Practice Direction On Anonymization of HRTO Decisions

An open and transparent justice system has been called a fundamental principle of a free and democratic society.

This is an important reason why, in general, HRTO hearings are open to the public and written decisions, which include the parties' names and relevant evidence, are available to the public. All interim, final and reconsideration decisions are reported on the following legal reporter services: CanLII, LexisNexis and the Canadian Human Rights Reporter.

At the same time, the HRTO takes the privacy interest of persons appearing before it seriously. Children under the age of 18 are not identified in HRTO decisions and in rare cases the HRTO may make an order to protect personal or sensitive information of other individuals.

The HRTO's approach is set out in Rules 3.10 to 3.12 of its Rules of Procedure.

Anonymization of Decisions

There are two circumstances in which initials will be used instead of names to anonymize the individuals mentioned in HRTO decisions.

  1. Protecting the identity of children

    Unless otherwise ordered, the HRTO will use initials in its decisions to identify children under age 18 and the next friend of a child under 18. Initials may also be used to identify other participants in the proceeding if necessary to protect the identity of a child (Rule 3.11.1).
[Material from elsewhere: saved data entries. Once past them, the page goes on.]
[config.mk]
export PLATFORM = sky130hd
export DESIGN_NAME = conv_window_feeder
export DESIGN_NICKNAME = d
export VERILOG_FILES = /design/src/rtl/conv_pkg.sv /design/src/rtl/window_mux.sv /design/src/rtl/conv_window_feeder.sv
export SDC_FILE = /design/constraint.sdc
export NUM_CORES = 2
export LEC_CHECK = 0
export ABC_AREA = 0
export CORE_MARGIN = 10
export CORE_UTILIZATION = 55
export DETAILED_ROUTE_END_ITERATION = 8
export PLACE_DENSITY = 0.73
export SYNTH_ARGS = -nofsm -noshare
export SYNTH_HDL_FRONTEND = slang
export SYNTH_HIERARCHICAL = 1
export SYNTH_SLANG_ARGS = --single-unit
[constraint.sdc]
create_clock -name clk -period 16.86 [get_ports clk]
set_input_delay 3.372 -clock clk [delete_from_list [all_inputs] [get_ports clk]]
set_output_delay 3.372 -clock clk [all_outputs]
set_load 0.005 [all_outputs]
[src/rtl/conv_pkg.sv]
// conv_pkg: shared constants, state encoding and array types for the
// convolution input feeder.
//   IMG_W/K_W/N_IMG/DW  : image size, kernel size, images per burst, data width
//   PIX_PER_IMG, BURST_LEN, WIN_PER_IMG : derived burst/window counts
//   state_e             : feeder FSM states
package conv_pkg;
    localparam int IMG_W       = 6;
    localparam int K_W         = 3;
    localparam int N_IMG       = 2;
    localparam int DW          = 8;

    localparam int PIX_PER_IMG = IMG_W * IMG_W;          // 36
    localparam int BURST_LEN   = PIX_PER_IMG * N_IMG;    // 72
    localparam int WIN_SIDE    = IMG_W - K_W + 1;        // 4 windows per row
    localparam int WIN_PER_IMG = WIN_SIDE * WIN_SIDE;    // 16
    localparam int KER_N       = K_W * K_W;              // 9
    localparam int W_N         = 4;                      // 2x2 weights
    localparam int CNT_W       = $clog2(BURST_LEN);      // 7

    typedef enum logic [1:0] {IDLE, LOAD, EMIT} state_e;

    typedef logic [BURST_LEN-1:0][DW-1:0] pix_buf_t;
    typedef logic [KER_N-1:0][DW-1:0]     win_t;
    typedef logic [W_N-1:0][DW-1:0]       wgt_t;
endpackage

[src/rtl/window_mux.sv]
// window_mux: combinational 3x3 window selector.
//   pix : whole captured burst (both images)
//   img : image index of the window
//   pos : window position, row*4+col
//   win : 9 pixels, element (i,j) at index i*3+j
module window_mux
    import conv_pkg::*;
(
    input  pix_buf_t   pix,
    input  logic       img,
    input  logic [3:0] pos,
    output win_t       win
);
    // Top-left pixel of the window inside the flat burst buffer.
    logic [CNT_W-1:0] base;

    assign base = (img ? CNT_W'(PIX_PER_IMG) : '0)
                + CNT_W'(pos[3:2]) * CNT_W'(IMG_W)
                + CNT_W'(pos[1:0]);

    for (genvar i = 0; i < K_W; i++) begin : g_row
        for (genvar j = 0; j < K_W; j++) begin : g_col
            assign win[i*K_W+j] = pix[base + CNT_W'(i*IMG_W + j)];
        end
    end
endmodule

[src/rtl/conv_window_feeder.sv]
// conv_window_feeder: captures a 72-sample burst (two 6x6 images, a 3x3
// kernel, 2x2 weights) and replays the 32 stride-1 3x3 windows over a
// valid/ready handshake.
//   clk, rst            : clock, synchronous active-high reset
//   in_valid/img/ker/weight : input burst
//   win_valid/win_ready : window handshake
//   win_data            : current 3x3 window
//   ker_data, w_data    : kernel and weights of the last completed burst
//   win_img, win_pos, win_last : window tags
//   busy, err           : activity flag, protocol-violation pulse
module conv_window_feeder
    import conv_pkg::*;
(
    input  logic            clk,
    input  logic            rst,
    input  logic            in_valid,
    input  logic [DW-1:0]   img,
    input  logic [DW-1:0]   ker,
    input  logic [DW-1:0]   weight,
    output logic            win_valid,
    input  logic            win_ready,
    output logic [9*DW-1:0] win_data,
    output logic [9*DW-1:0] ker_data,
    output logic [4*DW-1:0] w_data,
    output logic            win_img,
    output logic [3:0]      win_pos,
    output logic            win_last,
    output logic            busy,
    output logic            err
);
    state_e           state_q, state_d;
    logic [CNT_W-1:0] cnt_q, cnt_d;
    pix_buf_t         pix_q, pix_d;
    // Kernel/weights are staged and only published once the burst completes,
    // so an aborted burst never disturbs ker_data/w_data.
    win_t             ker_stage_q, ker_stage_d;
    wgt_t             w_stage_q, w_stage_d;
    win_t             ker_q, ker_d;
    wgt_t             w_q, w_d;
    logic             vld_q, vld_d;
    logic             img_q, img_d;
    logic [3:0]       pos_q, pos_d;
    logic             busy_q, busy_d;
    logic             err_q, err_d;
    logic             last;
    win_t             win_sel;

    assign last = vld_q & img_q & (pos_q == 4'(WIN_PER_IMG-1));

    always_comb begin
        state_d     = state_q;
        cnt_d       = cnt_q;
        pix_d       = pix_q;
        ker_stage_d = ker_stage_q;
        w_stage_d   = w_stage_q;
        ker_d       = ker_q;
        w_d         = w_q;
        vld_d       = vld_q;
        img_d       = img_q;
        pos_d       = pos_q;
        busy_d      = busy_q;
        err_d       = 1'b0;
        case (state_q)
            IDLE: begin
                if (in_valid) begin
                    pix_d[0]       = img;
                    ker_stage_d[0] = ker;
                    w_stage_d[0]   = weight;
                    cnt_d          = CNT_W'(1);
                    busy_d         = 1'b1;
                    state_d        = LOAD;
                end
            end
            LOAD: begin
                if (in_valid) begin
                    pix_d[cnt_q] = img;
                    if (cnt_q < CNT_W'(KER_N)) ker_stage_d[cnt_q[3:0]] = ker;
                    if (cnt_q < CNT_W'(W_N))   w_stage_d[cnt_q[1:0]]   = weight;
                    if (cnt_q == CNT_W'(BURST_LEN-1)) begin
                        cnt_d   = '0;
                        ker_d   = ker_stage_d;
                        w_d     = w_stage_d;
                        vld_d   = 1'b1;
                        img_d   = 1'b0;
                        pos_d   = '0;
                        state_d = EMIT;
                    end else begin
                        cnt_d = cnt_q + CNT_W'(1);
                    end
                end else begin
                    // Burst ended early: drop it without emitting anything.
                    err_d   = 1'b1;
                    cnt_d   = '0;
                    busy_d  = 1'b0;
                    state_d = IDLE;
                end
            end
            EMIT: begin
                err_d = in_valid;
                if (vld_q && win_ready) begin
                    if (last) begin
                        vld_d   = 1'b0;
                        busy_d  = 1'b0;
                        img_d   = 1'b0;
                        pos_d   = '0;
                        state_d = IDLE;
                    end else if (pos_q == 4'(WIN_PER_IMG-1)) begin
                        img_d = ~img_q;
                        pos_d = '0;
                    end else begin
                        pos_d = pos_q + 4'd1;
                    end
                end
            end
            default: state_d = IDLE;
        endcase
    end

    always_ff @(posedge clk) begin
        if (rst) begin
            state_q     <= IDLE;
            cnt_q       <= '0;
            pix_q       <= '0;
            ker_stage_q <= '0;
            w_stage_q   <= '0;
            ker_q       <= '0;
            w_q         <= '0;
            vld_q       <= 1'b0;
            img_q       <= 1'b0;
            pos_q       <= '0;
            busy_q      <= 1'b0;
            err_q       <= 1'b0;
        end else begin
            state_q     <= state_d;
            cnt_q       <= cnt_d;
            pix_q       <= pix_d;
            ker_stage_q <= ker_stage_d;
            w_stage_q   <= w_stage_d;
            ker_q       <= ker_d;
            w_q         <= w_d;
            vld_q       <= vld_d;
            img_q       <= img_d;
            pos_q       <= pos_d;
            busy_q      <= busy_d;
            err_q       <= err_d;
        end
    end

    // Window is selected from registered storage and registered tags, so it
    // has no path from the img input.
    window_mux u_mux (
        .pix (pix_q),
        .img (img_q),
        .pos (pos_q),
        .win (win_sel)
    );

    assign win_data  = win_sel;
    assign ker_data  = ker_q;
    assign w_data    = w_q;
    assign win_valid = vld_q;
    assign win_img   = img_q;
    assign win_pos   = pos_q;
    assign win_last  = last;
    assign busy      = busy_q;
    assign err       = err_q;
endmodule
    In C.M. v. York Region District School Board ("C.M."), 2009 HRTO 735, the HRTO set out two important reasons why children under the age of 18 should be given special consideration:

    First, attention to children's best interests and recognition of their vulnerability are, like openness, fundamental values in our legal system... Second, unlike adult litigants, a child does not make decisions for herself or himself about the Application. The decisions to commence it, what evidence to call and arguments to make, and whether to settle, to name just a few, are usually made on his or her behalf by a parent or guardian

  2. Exceptional circumstances

    The HRTO may also anonymize the name of a party or a participant to protect the confidentiality of personal or sensitive information where it considers it appropriate to do so (Rule 3.11). Such an order is only made in exceptional circumstances.

    While all requests for anonymization are considered on a case-by-case basis, the HRTO's general approach is to balance the public interest in freedom of expression and open justice against any significant consequences of identifying the person requesting anonymization.
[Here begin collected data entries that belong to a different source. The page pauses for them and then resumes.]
$ cat src/rtl/warp_issue_scheduler.sv
// Round-robin warp issue scheduler. Picks one eligible warp per cycle,
// holds the offer until accepted, and reserves the warp (busy) until its
// completion pulse comes back.
module warp_issue_scheduler
    import warp_issue_scheduler_pkg::*;
#(
    parameter int N_WARP = N_WARP_DEF,
    parameter int ID_W   = $clog2(N_WARP)
) (
    input  logic              clk,
    input  logic              reset,
    input  logic [N_WARP-1:0] warp_ready,
    output logic              issue_valid,
    output logic [ID_W-1:0]   issue_id,
    input  logic              issue_ready,
    input  logic              done_valid,
    input  logic [ID_W-1:0]   done_id,
    output logic [N_WARP-1:0] busy_mask
);

    logic [ID_W-1:0]   ptr;
    logic [N_WARP-1:0] eligible;
    logic [N_WARP-1:0] hi_mask;
    logic [N_WARP-1:0] upper;
    logic [N_WARP-1:0] pick_vec;
    logic [ID_W-1:0]   cand;
    logic              pick_zero;
    logic              handshake;
    logic              load;
    logic              done_apply;
    logic [N_WARP-1:0] busy_nxt;

    assign eligible = warp_ready & ~busy_mask;

    // Bits at or above the round-robin pointer.
    genvar gi;
    generate
        for (gi = 0; gi < N_WARP; gi++) begin : g_hi
            assign hi_mask[gi] = (ID_W'(gi) >= ptr);
        end
    endgenerate

    assign upper    = eligible & hi_mask;
    // Prefer warps at/after ptr; fall back to wrap-around search.
    assign pick_vec = (|upper) ? upper : eligible;

    count_trail_zero #(
        .W_IN (N_WARP),
        .CW   (ID_W)
    ) u_pick (
        .vec      (pick_vec),
        .cnt      (cand),
        .all_zero (pick_zero)
    );

    assign handshake = issue_valid & issue_ready;
    assign load      = (~issue_valid | handshake) & ~pick_zero;

    // A done aimed at the warp still being offered is stale; drop it so the
    // reservation of the pending offer survives.
    assign done_apply = done_valid & ~(issue_valid & (done_id == issue_id));

    // Next reservation: done clears first, load sets. They never collide
    // because a busy warp is never a candidate.
    always_comb begin
        busy_nxt = busy_mask;
        if (done_apply)
            busy_nxt[done_id] = 1'b0;
        if (load)
            busy_nxt[cand] = 1'b1;
    end

    // Offer register, round-robin pointer and reservation state.
    always_ff @(posedge clk) begin
        if (reset) begin
            issue_valid <= 1'b0;
            issue_id    <= '0;
            ptr         <= '0;
            busy_mask   <= '0;
        end else begin
            busy_mask <= busy_nxt;
            if (load) begin
                issue_valid <= 1'b1;
                issue_id    <= cand;
                ptr         <= cand + 1'b1;
            end else if (handshake) begin
                issue_valid <= 1'b0;
            end
        end
    end

endmodule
    In Mancebo-Munoz v. NCO Financial Services Inc., 2013 HRTO 974, the HRTO noted that "human rights applications often include personal information" and thus it will look for "exceptional conditions of sensitivity or privacy necessitating anonymity" before granting such an order. Some of the principles underlying this approach were discussed in C.M. above:

    ...this Request raises important issues about the openness of the Tribunal process. An open justice system is a fundamental principle of a free and democratic society, so that the actions of those responsible for interpreting and enforcing the law may be subject to public scrutiny. Moreover, the principles enshrined in the Code are quasi-constitutional rights which are recognized as particularly significant in Canadian society. It is important for there to be public scrutiny when respondents [are] found to have violated these rights and also when accusations of discrimination are made by applicants but not upheld. is a serious matter to be accused of breaching the Code, which may also cause stress and stigma. Without good reasons for doing so, parties should not make or defend allegations from behind a veil of anonymity, assured that they will not be identified if they are found not credible, their allegations are rejected or they are held to have violated the Code. Effective public scrutiny of this human rights system depends, in part, upon knowing how the Tribunal addresses the particularly parties before it. Openness and free expression are of fundamental importance in our legal and human rights systems.

    The HRTO has granted a request for anonymization where there were specific threats to personal safety, where there were parallel criminal proceedings arising from the same facts and relating to an alleged sexual assault, and where there was highly sensitive medical information or particularly sensitive information relating to an acute mental health crisis.

    If a party or other participant wants to request that their initials, rather than their name, be used in an HRTO decision (a request for anonymization), they should make a Request for Order during Proceedings (RFOP) in accordance with the Rules of Procedure (Rule 19). The RFOP should set out the specific nature of the privacy protection sought (generally a request for anonymization) and include all submissions in support of the request, including supporting evidence and case law, if any.

    Responding parties are entitled to provide their own submissions on any such request. The request will be decided by an adjudicator who will consider the submissions, the facts and the applicable law before making his or her decision.

Other Requests for Privacy Protection

A party may ask the HRTO to order that no one may publish certain information about the case (a publication ban), to seal its file so that some or all of the materials cannot be viewed by the public under any circumstances (a sealing order), or to exclude the public from some or all of the hearing (an exclusion order). These requests are rarely granted as they involve a major departure from the principle of open and transparent justice.